Perhaps Avicenna wanted only to satisfy the masses, telling them what

they were accustomed to hear about the soul. But this theory is far from

satisfactory. For if there were an actual infinite and it were divided in two,

the part would equal the whole; e.g. if there were a line or a number

actually infinite in both directions and it were divided in two, both the parts

and the whole would be actually infinite; and this is absurd. All this is

simply the consequence of the admission of an actual and not potential

infinite.

Ghazali says:

If it is said, ‘The truth lies with Plato’s theory of one

eternal soul which is only divided in bodies and returns after

its separation from them to its original unity’, we answer:

This theory is still worse, more objectionable and more apt to

be regarded as contrary to the necessity of thought.
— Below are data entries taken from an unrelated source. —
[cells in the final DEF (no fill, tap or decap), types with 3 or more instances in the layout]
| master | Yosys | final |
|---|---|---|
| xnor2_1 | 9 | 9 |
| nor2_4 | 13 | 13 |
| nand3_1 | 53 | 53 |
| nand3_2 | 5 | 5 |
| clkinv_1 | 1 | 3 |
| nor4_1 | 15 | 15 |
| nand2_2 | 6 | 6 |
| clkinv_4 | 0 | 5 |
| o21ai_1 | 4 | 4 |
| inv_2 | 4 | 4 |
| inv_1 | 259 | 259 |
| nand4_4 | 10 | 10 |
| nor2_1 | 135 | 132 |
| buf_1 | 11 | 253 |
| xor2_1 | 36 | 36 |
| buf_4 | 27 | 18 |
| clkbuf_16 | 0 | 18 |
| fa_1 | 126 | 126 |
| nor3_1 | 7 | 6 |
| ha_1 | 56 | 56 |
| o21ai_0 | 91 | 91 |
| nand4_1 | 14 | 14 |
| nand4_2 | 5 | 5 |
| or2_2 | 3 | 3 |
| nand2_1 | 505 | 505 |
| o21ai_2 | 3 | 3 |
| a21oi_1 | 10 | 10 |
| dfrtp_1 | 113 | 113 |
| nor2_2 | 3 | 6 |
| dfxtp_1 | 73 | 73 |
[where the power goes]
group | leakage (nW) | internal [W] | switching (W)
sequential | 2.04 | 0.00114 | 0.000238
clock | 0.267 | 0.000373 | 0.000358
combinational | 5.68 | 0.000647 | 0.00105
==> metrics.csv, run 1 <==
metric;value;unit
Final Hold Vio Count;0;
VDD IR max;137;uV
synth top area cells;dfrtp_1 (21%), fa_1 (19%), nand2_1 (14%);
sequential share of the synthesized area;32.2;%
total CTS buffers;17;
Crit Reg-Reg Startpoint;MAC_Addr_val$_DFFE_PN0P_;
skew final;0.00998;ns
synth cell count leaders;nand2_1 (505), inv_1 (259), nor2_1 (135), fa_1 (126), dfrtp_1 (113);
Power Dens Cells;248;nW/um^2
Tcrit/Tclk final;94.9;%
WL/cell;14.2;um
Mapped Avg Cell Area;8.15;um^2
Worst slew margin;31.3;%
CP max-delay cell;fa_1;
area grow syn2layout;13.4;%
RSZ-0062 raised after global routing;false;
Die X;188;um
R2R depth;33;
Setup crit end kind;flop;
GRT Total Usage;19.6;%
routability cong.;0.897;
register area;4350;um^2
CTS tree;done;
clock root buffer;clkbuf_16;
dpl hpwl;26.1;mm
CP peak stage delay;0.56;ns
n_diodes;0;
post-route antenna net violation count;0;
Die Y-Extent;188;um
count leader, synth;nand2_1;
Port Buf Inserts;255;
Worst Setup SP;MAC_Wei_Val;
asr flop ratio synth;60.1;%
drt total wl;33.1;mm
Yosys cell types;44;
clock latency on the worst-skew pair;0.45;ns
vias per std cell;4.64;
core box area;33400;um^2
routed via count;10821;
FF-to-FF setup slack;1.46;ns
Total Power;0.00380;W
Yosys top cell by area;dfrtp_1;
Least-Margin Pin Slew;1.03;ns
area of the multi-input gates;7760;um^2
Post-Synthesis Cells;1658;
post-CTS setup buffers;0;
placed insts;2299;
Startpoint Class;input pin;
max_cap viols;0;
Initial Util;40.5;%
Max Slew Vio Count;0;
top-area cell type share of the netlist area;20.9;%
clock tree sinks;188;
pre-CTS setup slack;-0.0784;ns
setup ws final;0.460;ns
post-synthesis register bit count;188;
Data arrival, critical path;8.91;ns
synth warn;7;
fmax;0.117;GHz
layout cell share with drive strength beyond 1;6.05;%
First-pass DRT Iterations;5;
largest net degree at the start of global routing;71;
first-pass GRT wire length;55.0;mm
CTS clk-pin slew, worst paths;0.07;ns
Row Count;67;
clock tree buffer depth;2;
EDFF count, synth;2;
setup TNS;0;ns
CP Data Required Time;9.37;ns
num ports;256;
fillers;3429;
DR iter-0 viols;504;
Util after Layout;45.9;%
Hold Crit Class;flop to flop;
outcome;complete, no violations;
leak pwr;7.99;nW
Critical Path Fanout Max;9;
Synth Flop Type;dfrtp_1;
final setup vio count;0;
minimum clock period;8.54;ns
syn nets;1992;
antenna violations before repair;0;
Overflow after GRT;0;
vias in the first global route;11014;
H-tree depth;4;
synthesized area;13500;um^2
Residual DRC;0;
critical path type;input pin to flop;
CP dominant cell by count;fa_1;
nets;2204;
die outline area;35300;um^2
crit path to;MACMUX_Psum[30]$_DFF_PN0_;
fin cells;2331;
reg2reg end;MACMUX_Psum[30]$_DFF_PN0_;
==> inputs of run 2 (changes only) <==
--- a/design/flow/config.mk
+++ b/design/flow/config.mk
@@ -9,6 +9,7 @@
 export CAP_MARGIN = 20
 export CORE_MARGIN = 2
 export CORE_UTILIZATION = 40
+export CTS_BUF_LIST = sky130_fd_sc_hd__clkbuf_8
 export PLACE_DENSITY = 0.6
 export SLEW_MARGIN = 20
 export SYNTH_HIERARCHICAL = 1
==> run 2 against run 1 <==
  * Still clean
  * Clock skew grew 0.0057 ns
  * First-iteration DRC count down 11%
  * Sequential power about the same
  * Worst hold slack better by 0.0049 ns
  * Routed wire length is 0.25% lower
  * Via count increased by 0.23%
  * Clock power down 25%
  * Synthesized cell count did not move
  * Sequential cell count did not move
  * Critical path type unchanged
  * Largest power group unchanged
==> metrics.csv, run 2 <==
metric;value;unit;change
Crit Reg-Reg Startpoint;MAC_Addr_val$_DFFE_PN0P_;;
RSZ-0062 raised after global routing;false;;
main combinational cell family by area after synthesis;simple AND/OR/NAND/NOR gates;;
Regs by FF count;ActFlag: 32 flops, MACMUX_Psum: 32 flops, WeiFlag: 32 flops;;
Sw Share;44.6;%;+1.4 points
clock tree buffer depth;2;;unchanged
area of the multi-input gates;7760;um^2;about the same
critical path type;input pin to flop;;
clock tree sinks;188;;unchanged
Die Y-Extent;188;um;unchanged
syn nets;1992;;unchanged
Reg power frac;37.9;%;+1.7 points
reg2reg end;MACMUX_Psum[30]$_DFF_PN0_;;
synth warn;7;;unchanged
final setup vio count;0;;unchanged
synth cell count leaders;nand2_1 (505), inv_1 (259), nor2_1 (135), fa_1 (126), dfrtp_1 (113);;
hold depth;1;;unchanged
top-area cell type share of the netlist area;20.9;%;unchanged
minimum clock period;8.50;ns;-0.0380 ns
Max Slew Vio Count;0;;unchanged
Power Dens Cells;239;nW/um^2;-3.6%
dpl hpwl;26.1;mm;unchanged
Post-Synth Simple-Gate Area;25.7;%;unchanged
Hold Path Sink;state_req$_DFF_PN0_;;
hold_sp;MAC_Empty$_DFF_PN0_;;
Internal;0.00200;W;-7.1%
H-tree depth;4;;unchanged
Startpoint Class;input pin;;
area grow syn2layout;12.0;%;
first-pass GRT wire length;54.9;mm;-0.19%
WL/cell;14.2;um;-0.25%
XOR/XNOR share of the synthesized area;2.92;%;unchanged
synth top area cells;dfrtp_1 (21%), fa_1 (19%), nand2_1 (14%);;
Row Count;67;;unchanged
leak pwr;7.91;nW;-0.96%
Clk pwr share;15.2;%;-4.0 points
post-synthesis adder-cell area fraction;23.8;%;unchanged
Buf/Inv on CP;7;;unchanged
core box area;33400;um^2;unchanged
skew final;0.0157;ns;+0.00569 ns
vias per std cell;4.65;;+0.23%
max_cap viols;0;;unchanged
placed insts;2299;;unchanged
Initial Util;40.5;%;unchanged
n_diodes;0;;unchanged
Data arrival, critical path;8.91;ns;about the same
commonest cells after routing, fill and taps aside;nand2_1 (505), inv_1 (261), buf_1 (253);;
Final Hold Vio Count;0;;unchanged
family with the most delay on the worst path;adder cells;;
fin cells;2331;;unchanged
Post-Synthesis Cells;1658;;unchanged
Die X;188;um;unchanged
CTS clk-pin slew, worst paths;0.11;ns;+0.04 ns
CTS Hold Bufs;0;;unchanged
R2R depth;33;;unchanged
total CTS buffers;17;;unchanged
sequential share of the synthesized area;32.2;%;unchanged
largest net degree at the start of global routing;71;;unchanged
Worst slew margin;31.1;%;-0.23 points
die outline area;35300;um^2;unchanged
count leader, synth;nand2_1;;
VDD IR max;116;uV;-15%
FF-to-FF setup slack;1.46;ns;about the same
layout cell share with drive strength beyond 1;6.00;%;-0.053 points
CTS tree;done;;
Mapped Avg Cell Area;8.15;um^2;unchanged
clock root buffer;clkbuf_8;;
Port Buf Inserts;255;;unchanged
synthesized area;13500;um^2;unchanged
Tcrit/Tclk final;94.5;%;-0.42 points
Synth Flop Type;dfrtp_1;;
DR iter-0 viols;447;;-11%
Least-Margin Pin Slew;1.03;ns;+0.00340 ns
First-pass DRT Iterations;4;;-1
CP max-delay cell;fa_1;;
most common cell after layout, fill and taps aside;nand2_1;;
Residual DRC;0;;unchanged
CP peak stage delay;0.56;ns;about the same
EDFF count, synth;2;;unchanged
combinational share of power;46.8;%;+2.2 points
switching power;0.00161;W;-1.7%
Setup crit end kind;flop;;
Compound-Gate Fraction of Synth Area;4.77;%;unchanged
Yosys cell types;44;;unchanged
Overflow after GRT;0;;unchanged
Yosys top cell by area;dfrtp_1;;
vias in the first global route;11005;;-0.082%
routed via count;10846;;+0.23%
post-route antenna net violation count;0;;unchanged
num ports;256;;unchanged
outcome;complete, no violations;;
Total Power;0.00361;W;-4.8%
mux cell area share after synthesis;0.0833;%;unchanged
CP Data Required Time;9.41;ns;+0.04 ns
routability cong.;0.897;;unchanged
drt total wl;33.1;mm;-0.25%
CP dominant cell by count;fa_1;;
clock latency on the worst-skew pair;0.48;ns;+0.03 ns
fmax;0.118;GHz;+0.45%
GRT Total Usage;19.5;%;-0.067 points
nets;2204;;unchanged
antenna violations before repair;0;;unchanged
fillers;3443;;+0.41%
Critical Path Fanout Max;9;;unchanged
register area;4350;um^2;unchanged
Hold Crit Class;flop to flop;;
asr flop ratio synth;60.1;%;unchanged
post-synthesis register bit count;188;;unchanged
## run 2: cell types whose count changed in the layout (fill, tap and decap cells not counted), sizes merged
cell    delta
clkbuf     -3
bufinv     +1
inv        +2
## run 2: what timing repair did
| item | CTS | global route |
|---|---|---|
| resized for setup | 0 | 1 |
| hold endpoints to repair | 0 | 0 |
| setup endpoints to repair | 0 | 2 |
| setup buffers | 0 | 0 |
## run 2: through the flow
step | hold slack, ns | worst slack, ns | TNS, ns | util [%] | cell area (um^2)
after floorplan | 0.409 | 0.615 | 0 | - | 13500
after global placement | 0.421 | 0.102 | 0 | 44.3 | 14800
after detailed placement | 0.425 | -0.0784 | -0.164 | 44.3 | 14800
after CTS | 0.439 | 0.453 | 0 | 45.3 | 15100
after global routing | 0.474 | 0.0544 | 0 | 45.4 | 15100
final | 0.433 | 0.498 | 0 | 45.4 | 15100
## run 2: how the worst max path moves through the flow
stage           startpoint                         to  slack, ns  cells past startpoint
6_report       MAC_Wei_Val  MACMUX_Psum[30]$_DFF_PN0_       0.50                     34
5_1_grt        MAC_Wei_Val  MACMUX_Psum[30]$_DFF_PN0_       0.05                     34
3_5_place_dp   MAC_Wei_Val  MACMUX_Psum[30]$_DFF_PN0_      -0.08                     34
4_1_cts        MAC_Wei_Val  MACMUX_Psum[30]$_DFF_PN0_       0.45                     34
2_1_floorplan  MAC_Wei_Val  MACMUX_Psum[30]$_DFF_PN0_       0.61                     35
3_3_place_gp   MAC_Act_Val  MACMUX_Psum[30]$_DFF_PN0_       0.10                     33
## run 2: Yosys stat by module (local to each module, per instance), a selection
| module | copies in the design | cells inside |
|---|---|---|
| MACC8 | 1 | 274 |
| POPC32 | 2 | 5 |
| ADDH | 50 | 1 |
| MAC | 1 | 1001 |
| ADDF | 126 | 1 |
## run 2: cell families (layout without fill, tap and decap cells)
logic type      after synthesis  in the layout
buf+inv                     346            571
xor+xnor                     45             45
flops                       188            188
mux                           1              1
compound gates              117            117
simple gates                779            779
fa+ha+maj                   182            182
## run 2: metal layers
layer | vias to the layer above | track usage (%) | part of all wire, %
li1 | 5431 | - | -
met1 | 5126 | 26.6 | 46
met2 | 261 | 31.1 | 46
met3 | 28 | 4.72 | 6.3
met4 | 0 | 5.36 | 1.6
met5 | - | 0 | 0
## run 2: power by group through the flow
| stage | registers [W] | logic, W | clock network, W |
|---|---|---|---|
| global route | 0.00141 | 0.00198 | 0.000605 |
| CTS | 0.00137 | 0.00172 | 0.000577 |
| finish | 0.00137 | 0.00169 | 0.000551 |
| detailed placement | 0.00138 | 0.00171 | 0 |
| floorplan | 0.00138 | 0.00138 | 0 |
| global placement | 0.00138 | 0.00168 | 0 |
For we

say that the soul of Zaid is either identical with the soul of

Amr or different from it; but their identity would mean

something absurd, for everyone is conscious of his own

identity and knows that he is not another, and, were they

identical, their knowledge, which is an essential quality of

their souls and enters into all the relations into which their

souls enter, would be identical too. If you say their soul is

unique and only divided through its association with bodies,

we answer that the division of a unity which has no

measurable volume is absurd by the necessity of thought.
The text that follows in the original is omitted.